Como nos ensinam alguns, se considero a dúvida em sua essência, a dúvida de sempre, presente em todas as dúvidas, com a inteligência posso ver o seguinte. Primeiro, nela há sempre, ante a consciência de quem duvida, pelos menos duas possibilidades com relação a algo, possibilidades entre as quais a pessoa oscila, como num pêndulo, sem saber a qual assentir, a qual dizer o seu sim interior. Assim, ao mesmo tempo que exige a consciência a dúvida só pode acontecer em um ser com consciência limitada. Por esta razão, por não ter consciência uma pedra não pode duvidar e por ser uma Consciência onisciente, sem limites, Deus não pode duvidar – Nele não há dúvidas, apenas certezas absolutas. Segundo, na dúvida há sempre o desejo de segurança ou um correspondente receio de errar, um temor de se enganar. Terceiro, junto á oscilação e ao desejo mencionados, há no ato de duvidar a convicção de que não se deve assentir precocemente, sem razão, a uma das possibilidades que se apresenta à mente. Sem estas três coisas não há dúvida, não pode haver dúvida.
Há dúvidas que são razoáveis e há outras que são sem razão. Assim, minha dúvida pode ser prudente ou imprudente, com frutos positivos ou negativos. Por exemplo: se aceito que Deus realmente existe e que algo vem Dele, então por ser Ele o que é, Aquele que não se engana e não engana ninguém, não há razão para duvidar. Santa Brígida, mística católica, em seus escritos relata algo que a Imaculada, Maria Santíssima, disse para ela: “Sou aquela que ouviu a verdade dos lábios de Gabriel e acreditou sem duvidar. É por isso que a Verdade tomou para si carne e sangue do meu corpo e permaneceu em mim. Eu trouxe à luz a essa mesma Verdade que foi Deus e Homem. Na medida em que a Verdade, que é o Filho de Deus, desejava vir a mim, morar em mim e a nascer de mim, sei muito bem se pessoas têm verdade sobre seus lábios ou não.”

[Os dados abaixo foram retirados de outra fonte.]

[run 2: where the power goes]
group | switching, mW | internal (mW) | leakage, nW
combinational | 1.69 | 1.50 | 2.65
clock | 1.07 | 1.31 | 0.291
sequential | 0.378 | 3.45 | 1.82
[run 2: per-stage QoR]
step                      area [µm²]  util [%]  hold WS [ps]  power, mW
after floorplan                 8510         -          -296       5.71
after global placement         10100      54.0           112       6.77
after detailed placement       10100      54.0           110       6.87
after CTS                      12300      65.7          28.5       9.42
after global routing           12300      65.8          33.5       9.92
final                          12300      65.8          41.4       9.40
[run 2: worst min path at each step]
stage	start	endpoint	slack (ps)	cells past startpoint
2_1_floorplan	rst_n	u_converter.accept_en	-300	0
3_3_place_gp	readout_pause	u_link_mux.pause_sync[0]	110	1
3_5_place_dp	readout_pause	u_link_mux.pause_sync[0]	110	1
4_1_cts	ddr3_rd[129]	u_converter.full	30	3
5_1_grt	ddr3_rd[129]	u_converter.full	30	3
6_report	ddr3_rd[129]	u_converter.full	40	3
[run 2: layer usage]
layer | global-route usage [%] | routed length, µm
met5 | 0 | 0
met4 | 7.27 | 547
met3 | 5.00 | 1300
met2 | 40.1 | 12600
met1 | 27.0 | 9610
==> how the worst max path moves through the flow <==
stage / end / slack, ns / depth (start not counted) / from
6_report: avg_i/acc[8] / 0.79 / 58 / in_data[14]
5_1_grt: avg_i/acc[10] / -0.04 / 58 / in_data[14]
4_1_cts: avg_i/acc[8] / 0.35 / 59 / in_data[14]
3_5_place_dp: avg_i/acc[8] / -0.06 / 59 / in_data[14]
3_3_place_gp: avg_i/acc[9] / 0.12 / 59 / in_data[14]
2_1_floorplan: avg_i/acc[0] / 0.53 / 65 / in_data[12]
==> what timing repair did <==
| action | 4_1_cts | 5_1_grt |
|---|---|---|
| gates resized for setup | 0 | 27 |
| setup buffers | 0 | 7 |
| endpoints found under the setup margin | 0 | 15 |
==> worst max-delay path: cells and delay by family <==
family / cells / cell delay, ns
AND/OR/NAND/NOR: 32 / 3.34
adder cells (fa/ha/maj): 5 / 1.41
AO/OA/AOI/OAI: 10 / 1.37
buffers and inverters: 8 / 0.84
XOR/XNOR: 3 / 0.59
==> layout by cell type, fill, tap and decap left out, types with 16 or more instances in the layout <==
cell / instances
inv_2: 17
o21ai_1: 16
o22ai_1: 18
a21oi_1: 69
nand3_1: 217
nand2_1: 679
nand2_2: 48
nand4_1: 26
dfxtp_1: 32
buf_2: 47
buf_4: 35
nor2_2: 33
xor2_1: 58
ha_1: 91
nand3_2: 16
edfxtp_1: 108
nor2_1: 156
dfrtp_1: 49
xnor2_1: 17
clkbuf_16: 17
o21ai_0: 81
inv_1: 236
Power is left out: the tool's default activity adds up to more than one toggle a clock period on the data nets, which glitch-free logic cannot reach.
==> src/source/rs_pkg.sv <==
`default_nettype none

package rs_pkg;

  localparam int LANES   = 2;
  localparam int PRF_IDX = 6;
  localparam int ROB_IDX = 5;
  localparam int CDB_N   = 2;
  localparam int FU_N    = 2;
  localparam int FU_IDX  = $clog2(FU_N);  // Unit select width

  typedef enum logic [1:0] {
    FU_ALU  = 2'd0,
    FU_MEM  = 2'd1,
    FU_MULT = 2'd2
  } fu_class_t;

  localparam logic [4:0] ALU_MULQ = 5'h0b;

  // Renamed instruction as it sits in a station
  typedef struct packed {
    logic [PRF_IDX-1:0] prega;
    logic [PRF_IDX-1:0] pregb;
    logic [PRF_IDX-1:0] pdest;
    logic               prega_valid;
    logic               pregb_valid;
    logic [4:0]         alu_op;
    logic               rd_mem;
    logic               wr_mem;
    logic [31:0]        inst;
    logic [63:0]        npc;
    logic               cond_branch;
    logic               uncond_branch;
    logic [ROB_IDX-1:0] rob_idx;
  } rs_inst_t;

  function automatic fu_class_t fu_class_of(input rs_inst_t i);
    if (i.rd_mem || i.wr_mem) begin
      return FU_MEM;
    end
    if (i.alu_op == ALU_MULQ) begin
      return FU_MULT;
    end
    return FU_ALU;
  endfunction

endpackage

`default_nettype wire

==> src/source/rs_if.sv <==
`default_nettype none

// Steering logic to one station bank
interface dispatch_if;
  import rs_pkg::*;

  logic     valid;
  rs_inst_t inst;
  logic     full;  // No free slot this cycle

  modport steer (
    output valid,
    output inst,
    input  full
  );

  modport bank (
    input  valid,
    input  inst,
    output full
  );
endinterface

// Station bank to unit grant
interface issue_if #(
  parameter int RS_IDX = 2
);
  import rs_pkg::*;

  logic [2:0]        avail;  // Indexed by fu_class_t
  logic              en;
  fu_class_t         cls;
  logic [RS_IDX-1:0] slot;
  rs_inst_t          inst;

  modport grant (
    output avail,
    input  en,
    input  cls,
    input  slot,
    input  inst
  );

  modport bank (
    input  avail,
    output en,
    output cls,
    output slot,
    output inst
  );
endinterface

`default_nettype wire

==> src/source/dual_issue_rs.sv <==
`default_nettype none

module dual_issue_rs #(
  parameter int RS_SZ  = 4,
  parameter int RS_IDX = 2
) (
  input  logic                                           clk,
  input  logic                                           reset,
  input  logic [rs_pkg::LANES-1:0]                       inst_valid,
  input  rs_pkg::rs_inst_t [rs_pkg::LANES-1:0]           lane_inst,
  input  logic [rs_pkg::FU_N-1:0]                        exfu_free,
  input  logic [rs_pkg::FU_N-1:0]                        memfu_free,
  input  logic [rs_pkg::FU_N-1:0]                        multfu_free,
  input  logic [rs_pkg::CDB_N-1:0]                       cdb_valid,
  input  logic [rs_pkg::CDB_N-1:0][rs_pkg::PRF_IDX-1:0]  cdb_tag,
  input  logic [rs_pkg::LANES-1:0][RS_SZ-1:0]            entry_flush,
  output logic [rs_pkg::LANES-1:0]                       rs_stall,
  output logic [rs_pkg::LANES-1:0]                       en_out,
  output logic [rs_pkg::LANES-1:0][rs_pkg::FU_IDX-1:0]   fu_sel_out,
  output rs_pkg::rs_inst_t [rs_pkg::LANES-1:0]           iss_inst,
  output logic [rs_pkg::LANES-1:0][RS_IDX-1:0]           iss_slot
);
  import rs_pkg::*;

  dispatch_if                  disp0 ();
  dispatch_if                  disp1 ();
  issue_if #(.RS_IDX(RS_IDX))  iss0 ();
  issue_if #(.RS_IDX(RS_IDX))  iss1 ();

  logic [2:0][FU_N-1:0] free_b0;
  logic [2:0][FU_N-1:0] free_b1;
  logic [2:0][FU_N-1:0] taken0;  // Unit claimed by bank 0
  logic [FU_IDX-1:0]    sel0;
  logic [FU_IDX-1:0]    sel1;

  function automatic logic [FU_IDX-1:0] lowest_unit(input logic [FU_N-1:0] v);
    logic [FU_IDX-1:0] idx;
    idx = '0;
    for (int j = FU_N-1; j >= 0; j--) begin
      if (v[j]) idx = FU_IDX'(j);
    end
    return idx;
  endfunction

  // Bank 0 first, bank 1 overflows when it fills
  assign disp0.valid = inst_valid[0] & ~disp0.full;
  assign disp0.inst  = lane_inst[0];
  assign disp1.valid = ~disp1.full &
                       ((inst_valid[1] & ~disp0.full) | (inst_valid[0] & disp0.full));
  assign disp1.inst  = disp0.full ? lane_inst[0] : lane_inst[1];

  assign rs_stall[0] = disp0.full & disp1.full;
  assign rs_stall[1] = disp0.full | disp1.full;

  assign free_b0[FU_ALU]  = exfu_free;
  assign free_b0[FU_MEM]  = memfu_free;
  assign free_b0[FU_MULT] = multfu_free;

  assign iss0.avail = {|free_b0[FU_MULT], |free_b0[FU_MEM], |free_b0[FU_ALU]};
  assign sel0       = lowest_unit(free_b0[iss0.cls]);

  always_comb begin
    taken0 = '0;
    if (iss0.en) taken0[iss0.cls][sel0] = 1'b1;
  end

  // Whatever bank 0 left over
  assign free_b1    = free_b0 & ~taken0;
  assign iss1.avail = {|free_b1[FU_MULT], |free_b1[FU_MEM], |free_b1[FU_ALU]};
  assign sel1       = lowest_unit(free_b1[iss1.cls]);

  rs_bank #(.RS_SZ(RS_SZ), .RS_IDX(RS_IDX)) bank0_inst (
    .clk       (clk),
    .reset     (reset),
    .disp      (disp0.bank),
    .iss       (iss0.bank),
    .cdb_valid (cdb_valid),
    .cdb_tag   (cdb_tag),
    .flush     (entry_flush[0])
  );

  rs_bank #(.RS_SZ(RS_SZ), .RS_IDX(RS_IDX)) bank1_inst (
    .clk       (clk),
    .reset     (reset),
    .disp      (disp1.bank),
    .iss       (iss1.bank),
    .cdb_valid (cdb_valid),
    .cdb_tag   (cdb_tag),
    .flush     (entry_flush[1])
  );

  assign en_out     = {iss1.en, iss0.en};
  assign fu_sel_out = {sel1, sel0};
  assign iss_inst   = {iss1.inst, iss0.inst};
  assign iss_slot   = {iss1.slot, iss0.slot};

  // Both banks never land on one unit
  assert property (@(posedge clk) disable iff (reset)
    (iss0.en && iss1.en && iss0.cls == iss1.cls) |-> sel0 != sel1);

endmodule

`default_nettype wire

==> src/source/rs_bank.sv <==
`default_nettype none

module rs_bank #(
  parameter int RS_SZ  = 4,
  parameter int RS_IDX = 2
) (
  input  logic                                          clk,
  input  logic                                          reset,
  dispatch_if.bank                                      disp,
  issue_if.bank                                         iss,
  input  logic [rs_pkg::CDB_N-1:0]                      cdb_valid,
  input  logic [rs_pkg::CDB_N-1:0][rs_pkg::PRF_IDX-1:0] cdb_tag,
  input  logic [RS_SZ-1:0]                              flush
);
  import rs_pkg::*;

  logic [RS_SZ-1:0]  busy;
  logic [RS_SZ-1:0]  ready;
  logic [RS_SZ-1:0]  cand;
  logic [RS_SZ-1:0]  load;
  logic [RS_SZ-1:0]  clear;
  fu_class_t         cls [RS_SZ];
  rs_inst_t          slot_inst [RS_SZ];
  logic [RS_IDX-1:0] alloc_sel;
  logic [RS_IDX-1:0] iss_sel;
  logic              iss_hit;

  assign disp.full = &busy;

  // Lowest empty slot
  always_comb begin
    alloc_sel = '0;
    for (int i = RS_SZ-1; i >= 0; i--) begin
      if (!busy[i]) alloc_sel = RS_IDX'(i);
    end
  end

  // Lowest ready entry whose class has a unit
  always_comb begin
    iss_hit = 1'b0;
    iss_sel = '0;
    for (int i = RS_SZ-1; i >= 0; i--) begin
      if (cand[i]) begin
        iss_hit = 1'b1;
        iss_sel = RS_IDX'(i);
      end
    end
  end

  for (genvar i = 0; i < RS_SZ; i++) begin : g_entry
    assign cand[i]  = ready[i] & ~flush[i] & iss.avail[cls[i]];  // Flush wins over issue
    assign load[i]  = disp.valid & ~disp.full & (alloc_sel == RS_IDX'(i));
    assign clear[i] = flush[i] | (iss_hit & (iss_sel == RS_IDX'(i)));

    rs_entry entry_inst (
      .clk       (clk),
      .reset     (reset),
      .load      (load[i]),
      .inst_in   (disp.inst),
      .clear     (clear[i]),
      .cdb_valid (cdb_valid),
      .cdb_tag   (cdb_tag),
      .busy      (busy[i]),
      .ready     (ready[i]),
      .cls       (cls[i]),
      .inst_out  (slot_inst[i])
    );
  end

  assign iss.en   = iss_hit;
  assign iss.slot = iss_sel;
  assign iss.cls  = cls[iss_sel];
  assign iss.inst = slot_inst[iss_sel];

  // Issue only ever reads an occupied entry
  assert property (@(posedge clk) disable iff (reset) iss.en |-> busy[iss_sel]);

  // Steering never pushes into a full bank
  assert property (@(posedge clk) disable iff (reset) disp.valid |-> !disp.full);

endmodule

`default_nettype wire

==> src/source/rs_entry.sv <==
`default_nettype none

module rs_entry (
  input  logic                                      clk,
  input  logic                                      reset,
  input  logic                                      load,
  input  rs_pkg::rs_inst_t                          inst_in,
  input  logic                                      clear,
  input  logic [rs_pkg::CDB_N-1:0]                  cdb_valid,
  input  logic [rs_pkg::CDB_N-1:0][rs_pkg::PRF_IDX-1:0] cdb_tag,
  output logic                                      busy,
  output logic                                      ready,
  output rs_pkg::fu_class_t                         cls,
  output rs_pkg::rs_inst_t                          inst_out
);
  import rs_pkg::*;

  rs_inst_t           inst_q;
  logic               busy_q;
  logic [PRF_IDX-1:0] src_a;
  logic [PRF_IDX-1:0] src_b;
  logic               wake_a;
  logic               wake_b;

  // Tags come from the incoming instruction on a load
  assign src_a = load ? inst_in.prega : inst_q.prega;
  assign src_b = load ? inst_in.pregb : inst_q.pregb;

  always_comb begin
    wake_a = 1'b0;
    wake_b = 1'b0;
    for (int c = 0; c < CDB_N; c++) begin
      if (cdb_valid[c] && cdb_tag[c] == src_a) wake_a = 1'b1;
      if (cdb_valid[c] && cdb_tag[c] == src_b) wake_b = 1'b1;
    end
  end

  always_ff @(posedge clk) begin
    if (reset) begin
      busy_q <= 1'b0;
    end else if (load) begin
      busy_q <= 1'b1;
    end else if (clear) begin
      busy_q <= 1'b0;  // Issued or flushed
    end
  end

  always_ff @(posedge clk) begin
    if (load) begin
      inst_q             <= inst_in;
      inst_q.prega_valid <= inst_in.prega_valid | wake_a;
      inst_q.pregb_valid <= inst_in.pregb_valid | wake_b;
    end else begin
      if (wake_a) inst_q.prega_valid <= 1'b1;
      if (wake_b) inst_q.pregb_valid <= 1'b1;
    end
  end

  assign busy     = busy_q;
  assign ready    = busy_q & inst_q.prega_valid & inst_q.pregb_valid;
  assign cls      = fu_class_of(inst_q);
  assign inst_out = inst_q;

  // Bank allocation only ever targets an empty entry
  assert property (@(posedge clk) disable iff (reset) load |-> !busy_q);

endmodule

`default_nettype wire

==> src/source/rs_top.sv <==
`default_nettype none

module rs_top #(
  parameter int RS_SZ  = 4,
  parameter int RS_IDX = $clog2(RS_SZ)
) (
  input  logic                                      clk,
  input  logic                                      reset,
  input  logic [rs_pkg::LANES-1:0]                  inst_valid,
  input  logic [rs_pkg::LANES*rs_pkg::PRF_IDX-1:0]  prega_idx,
  input  logic [rs_pkg::LANES*rs_pkg::PRF_IDX-1:0]  pregb_idx,
  input  logic [rs_pkg::LANES*rs_pkg::PRF_IDX-1:0]  pdest_idx,
  input  logic [rs_pkg::LANES-1:0]                  prega_valid,
  input  logic [rs_pkg::LANES-1:0]                  pregb_valid,
  input  logic [rs_pkg::LANES*5-1:0]                alu_op,
  input  logic [rs_pkg::LANES-1:0]                  rd_mem,
  input  logic [rs_pkg::LANES-1:0]                  wr_mem,
  input  logic [rs_pkg::LANES*32-1:0]               rs_ir,
  input  logic [rs_pkg::LANES*64-1:0]               npc,
  input  logic [rs_pkg::LANES-1:0]                  cond_branch,
  input  logic [rs_pkg::LANES-1:0]                  uncond_branch,
  input  logic [rs_pkg::FU_N-1:0]                   exfu_free,
  input  logic [rs_pkg::FU_N-1:0]                   memfu_free,
  input  logic [rs_pkg::FU_N-1:0]                   multfu_free,
  input  logic [rs_pkg::CDB_N-1:0]                  cdb_valid,
  input  logic [rs_pkg::CDB_N*rs_pkg::PRF_IDX-1:0]  cdb_tag,
  input  logic [rs_pkg::LANES*RS_SZ-1:0]            entry_flush,
  input  logic [rs_pkg::LANES*rs_pkg::ROB_IDX-1:0]  rob_idx,
  output logic [rs_pkg::LANES-1:0]                  rs_stall,
  output logic [rs_pkg::LANES-1:0]                  en_out,
  output logic [rs_pkg::LANES*rs_pkg::FU_IDX-1:0]   fu_sel_out,
  output logic [rs_pkg::LANES*rs_pkg::PRF_IDX-1:0]  pdest_idx_out,
  output logic [rs_pkg::LANES*rs_pkg::PRF_IDX-1:0]  prega_idx_out,
  output logic [rs_pkg::LANES*rs_pkg::PRF_IDX-1:0]  pregb_idx_out,
  output logic [rs_pkg::LANES*5-1:0]                alu_op_out,
  output logic [rs_pkg::LANES-1:0]                  rd_mem_out,
  output logic [rs_pkg::LANES-1:0]                  wr_mem_out,
  output logic [rs_pkg::LANES*32-1:0]               rs_ir_out,
  output logic [rs_pkg::LANES*64-1:0]               npc_out,
  output logic [rs_pkg::LANES*rs_pkg::ROB_IDX-1:0]  rob_idx_out,
  output logic [rs_pkg::LANES*RS_IDX-1:0]           rs_idx_out
);
  import rs_pkg::*;

  rs_inst_t [LANES-1:0] lane_inst;
  rs_inst_t [LANES-1:0] iss_inst;

  always_comb begin
    for (int l = 0; l < LANES; l++) begin
      lane_inst[l].prega         = prega_idx[l*PRF_IDX +: PRF_IDX];
      lane_inst[l].pregb         = pregb_idx[l*PRF_IDX +: PRF_IDX];
      lane_inst[l].pdest         = pdest_idx[l*PRF_IDX +: PRF_IDX];
      lane_inst[l].prega_valid   = prega_valid[l];
      lane_inst[l].pregb_valid   = pregb_valid[l];
      lane_inst[l].alu_op        = alu_op[l*5 +: 5];
      lane_inst[l].rd_mem        = rd_mem[l];
      lane_inst[l].wr_mem        = wr_mem[l];
      lane_inst[l].inst          = rs_ir[l*32 +: 32];
      lane_inst[l].npc           = npc[l*64 +: 64];
      lane_inst[l].cond_branch   = cond_branch[l];
      lane_inst[l].uncond_branch = uncond_branch[l];
      lane_inst[l].rob_idx       = rob_idx[l*ROB_IDX +: ROB_IDX];
    end
  end

  dual_issue_rs #(.RS_SZ(RS_SZ), .RS_IDX(RS_IDX)) dual_issue_rs_inst (
    .clk         (clk),
    .reset       (reset),
    .inst_valid  (inst_valid),
    .lane_inst   (lane_inst),
    .exfu_free   (exfu_free),
    .memfu_free  (memfu_free),
    .multfu_free (multfu_free),
    .cdb_valid   (cdb_valid),
    .cdb_tag     (cdb_tag),
    .entry_flush (entry_flush),
    .rs_stall    (rs_stall),
    .en_out      (en_out),
    .fu_sel_out  (fu_sel_out),
    .iss_inst    (iss_inst),
    .iss_slot    (rs_idx_out)
  );

  // Per bank outputs, bank 0 in the low slice
  always_comb begin
    for (int b = 0; b < LANES; b++) begin
      pdest_idx_out[b*PRF_IDX +: PRF_IDX] = iss_inst[b].pdest;
      prega_idx_out[b*PRF_IDX +: PRF_IDX] = iss_inst[b].prega;
      pregb_idx_out[b*PRF_IDX +: PRF_IDX] = iss_inst[b].pregb;
      alu_op_out[b*5 +: 5]                = iss_inst[b].alu_op;
      rd_mem_out[b]                       = iss_inst[b].rd_mem;
      wr_mem_out[b]                       = iss_inst[b].wr_mem;
      rs_ir_out[b*32 +: 32]               = iss_inst[b].inst;
      npc_out[b*64 +: 64]                 = iss_inst[b].npc;
      rob_idx_out[b*ROB_IDX +: ROB_IDX]   = iss_inst[b].rob_idx;
    end
  end

endmodule

`default_nettype wire

==> config.mk <==
export PLATFORM = sky130hd
export DESIGN_NAME = rs_top
export DESIGN_NICKNAME = d
export VERILOG_FILES = /design/src/source/rs_pkg.sv /design/src/source/rs_if.sv /design/src/source/dual_issue_rs.sv /design/src/source/rs_bank.sv /design/src/source/rs_entry.sv /design/src/source/rs_top.sv
export SDC_FILE = /design/constraint.sdc
export NUM_CORES = 1
export LEC_CHECK = 0
export BUFFER_PORTS_ARGS = -buffer_cell sky130_fd_sc_hd__buf_2
export CAP_MARGIN = 10
export CORE_MARGIN = 3
export CORE_UTILIZATION = 33
export DETAILED_ROUTE_END_ITERATION = 16
export SYNTH_ARGS = -nofsm -noshare
export SYNTH_HDL_FRONTEND = slang
export SYNTH_SLANG_ARGS = --single-unit
==> constraint.sdc <==
create_clock -name clk -period 25.4 [get_ports clk]
set_clock_uncertainty 0.15 [all_clocks]
set_input_delay 5.08 -clock clk [delete_from_list [all_inputs] [get_ports clk]]
set_output_delay 5.08 -clock clk [all_outputs]
set_load 0.02 [all_outputs]
==> metrics.csv <==
metric,value,unit
Top Layer Used,met5,
post-route ant nets,0,
setup bufs post-CTS,0,
gr usage total,0.191,
Die Width,364,um
design internal power,2.88,mW
Final HPWL DP,81900,um
CP startpoint kind,primary input,
core area,126000,um2
CTS buffer count,110,
"commonest non-fill, non-tap cell in the layout",edfxtp_1,
CTS sink cnt,1032,
FMAX,60.1,MHz
Worst Tran Pin Value,1.14,ns
area of placed instances,46800,um2
CP Cell Sequence,"buf_2, or2_1, or4_1, o211a_2, a31oi_1, a21oi_1, a2111oi_0, nor3_1, a31o_1, a31oi_1, nand2_1, nor2_4, buf_4, buf_4, a22oi_1, nand2_1, buf_2",
Post-Route M1 WL,52800,um
die area,132000,um2
CP top delay family,simple AND/OR/NAND/NOR gates,
metal3 WL,10800,um
wire per inst,25.8,um
CTS tree,done,
CP Data Required Time,20.17,ns
final worst setup slack,8.75,ns
crit path buf inv count,4,
htree depth,3,
pin count of the biggest net entering global routing,131,
mapped cell area,42200,um2
Slew HR,0.243,
total grt overflow,0,
Clk pwr share,0.415,
Finish-stage setup viols,0,
peak supply drop,0.0626,mV
number of antenna violations at the first check in global routing,33,
Comb power frac,0.067,
unrepaired setup endpoints after global routing,no,
fraction of synthesis flops using an asynchronous set or reset pin,0,
post-cts hold buffer count,0,
Via Count,26800,
Worst Path Max Fanout,51,
most frequent cells in the layout,"edfxtp_1 (1024), buf_2 (549), nand2_1 (443)",
Finished Cell Area,50300,um2
Leak,18.0,nW
post-cts sizing count,0,
metal2 WL,61700,um
routed wire length,130000,um
syn_area_per_cell,15.3,um2
CP max stage delay,0.81,ns
kind of critical path,primary input to output port,
final net count,3574,
pre-CTS WS,8.79,ns
Ports,554,
Yosys reg bits,1032,
Cell Rows,130,
unique cell type count in the Yosys netlist,70,
CP max-delay cell,a2111oi_0,
Starting Density,0.334,
port buffer count,549,
register area share after synthesis,0.732,
Mapped Nets,3048,
max cap viols,0,
"EDFF count, synth",1024,
clock slew at the register clock pins of the worst setup and hold paths,0.06,ns
switching pwr,0.851,mW
Sequential Power Share,0.519,
max-slew violations,0,
CP endpoint kind,output port,
share of cells above drive strength 1,0.263,
min-delay worst type,flop to flop,
Skew-Pair Late Insertion Delay,0.75,ns
vias in the first global route,26400,
Final Cycle Share,0.656,
switching part of the total,0.228,
DR vias/cell,5.30,
DR pass1 iterations,7,
power per cell area,74.2,nW/um2
Post-synth top flop,edfxtp_1,
Die Span Y,364,um
cell count after synthesis,2756,
first-pass GRT wire length,185000,um
Clock Path Buffers,3,
crit path time final,16.65,ns
Sum Neg Setup Slack,0,ns
P&R area growth vs syn,19.1,%
Initial DRC Count,2479,
final hold vios,0,
Root Buffer,clkbuf_16,
Yosys warnings,0,
GP Congestion,0.836,
WP data arrival,11.42,ns
DR DRC count,0,
outcome,"finished, final reports clean",
-- area by class of cell --
| type | instances | area, um2 |
|---|---|---|
| clock buffers | 134 | 2840 |
| repair buffers | 588 | 3080 |
| diodes | 22 | 55.1 |
| multi-input cells | 1529 | 10600 |
| flip-flops and latches | 1032 | 30900 |
| fillers | 11700 | 76100 |
| well taps | 1650 | 2060 |
| clock inverters | 70 | 649 |
| inverters | 21 | 98.8 |
-- cell usage after synthesis (4+ instances only) --
cell      instances  area [um2]
nand2b_1         10        62.6
nor3_1            9        45.0
or2_2             5        31.3
mux2i_1          69         691
a22oi_1         252        1890
o21ai_0          62         310
dfxtp_1           8         160
o31ai_1           4        30.0
nor2_1           42         158
or4_1             8        60.1
nor2b_1           9        56.3
buf_2            17        85.1
and3_1            7        43.8
inv_1            18        67.6
clkbuf_1        130         488
xnor2_1          88         771
nor4_1           20         125
nand4_1          36         225
nand4b_1          7        61.3
xor2_1          105         920
a222oi_1        126        1260
a21oi_1          14        70.1
mux2_2          114        1280
nand3b_1          4        30.0
nor3b_1           4        30.0
nand3_1          20         100
or2_1             4        25.0
or3_1            16         100
buf_1            18        67.6
nand2_1         443        1660
buf_4             7        52.6
edfxtp_1       1024       30700
-- state kept, by name (all words and copies together) (netlist names) --
| register | count |
|---|---|
| dual_issue_rs_inst.bank0_inst.g_entry.entry_inst.inst_out | 512 |
| dual_issue_rs_inst.bank1_inst.g_entry.entry_inst.busy | 4 |
| dual_issue_rs_inst.bank1_inst.g_entry.entry_inst.inst_out | 512 |
| dual_issue_rs_inst.bank0_inst.g_entry.entry_inst.busy | 4 |
-- worst paths after layout --
path	startpoint	to	slack (ns)	cells past startpoint
min reg2reg	flop	flop	0.51	2
max reg2reg	flop	flop	19.00	15
max	multfu_free[0]	alu_op_out[9]	8.75	17
min	flop	flop	0.51	2
-- metal layers --
layer / vias up / global-route usage
met4: 10 / 0.0725
li1: 11900 / -
met1: 13600 / 0.247
met3: 225 / 0.0479
met2: 1034 / 0.309
met5: - / 0
-- power groups by stage --
stage / combinational (mW) / sequential, mW / clock, mW
global route: 0.268 / 1.94 / 1.65
floorplan: 0.134 / 1.97 / 0
global placement: 0.248 / 1.97 / 0
detailed placement: 0.250 / 1.97 / 0
CTS: 0.251 / 1.94 / 1.58
finish: 0.248 / 1.94 / 1.55
-- worst min-delay path: cells and delay by family, from the launching register on --
kind | cells | cell delay [ns]
compound gates | 1 | 0.05
flops | 1 | 0.35
simple gates | 1 | 0.21
-- cell families after synthesis --
group | share of synthesized area
simple gates | 0.0709
buf+inv | 0.0188
xor+xnor | 0.0400
flops | 0.732
mux | 0.0474
compound gates | 0.0913
-- per-stage QoR --
stage	utilization	hold WS (ns)	cells	power, mW
after floorplan	-	0.428	2756	2.11
after global placement	0.370	0.466	4820	2.22
after detailed placement	0.370	0.483	4820	2.22
after CTS	0.398	0.493	5024	3.77
after global routing	0.398	0.517	5030	3.86
final	0.398	0.509	5046	3.73
Note: power is estimated with default switching activity, not from simulation.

Por haver o indubitável, realidades acima de qualquer dúvida razoável, certezas absolutas, como a presença do Ser absoluto que a própria dúvida supõe, então há limites para a dúvida, que pode ser subestimada ou superestimada em seu valor para a verdadeira consciência, para a posse da verdade.
Quem pode duvidar? Só que tem razão!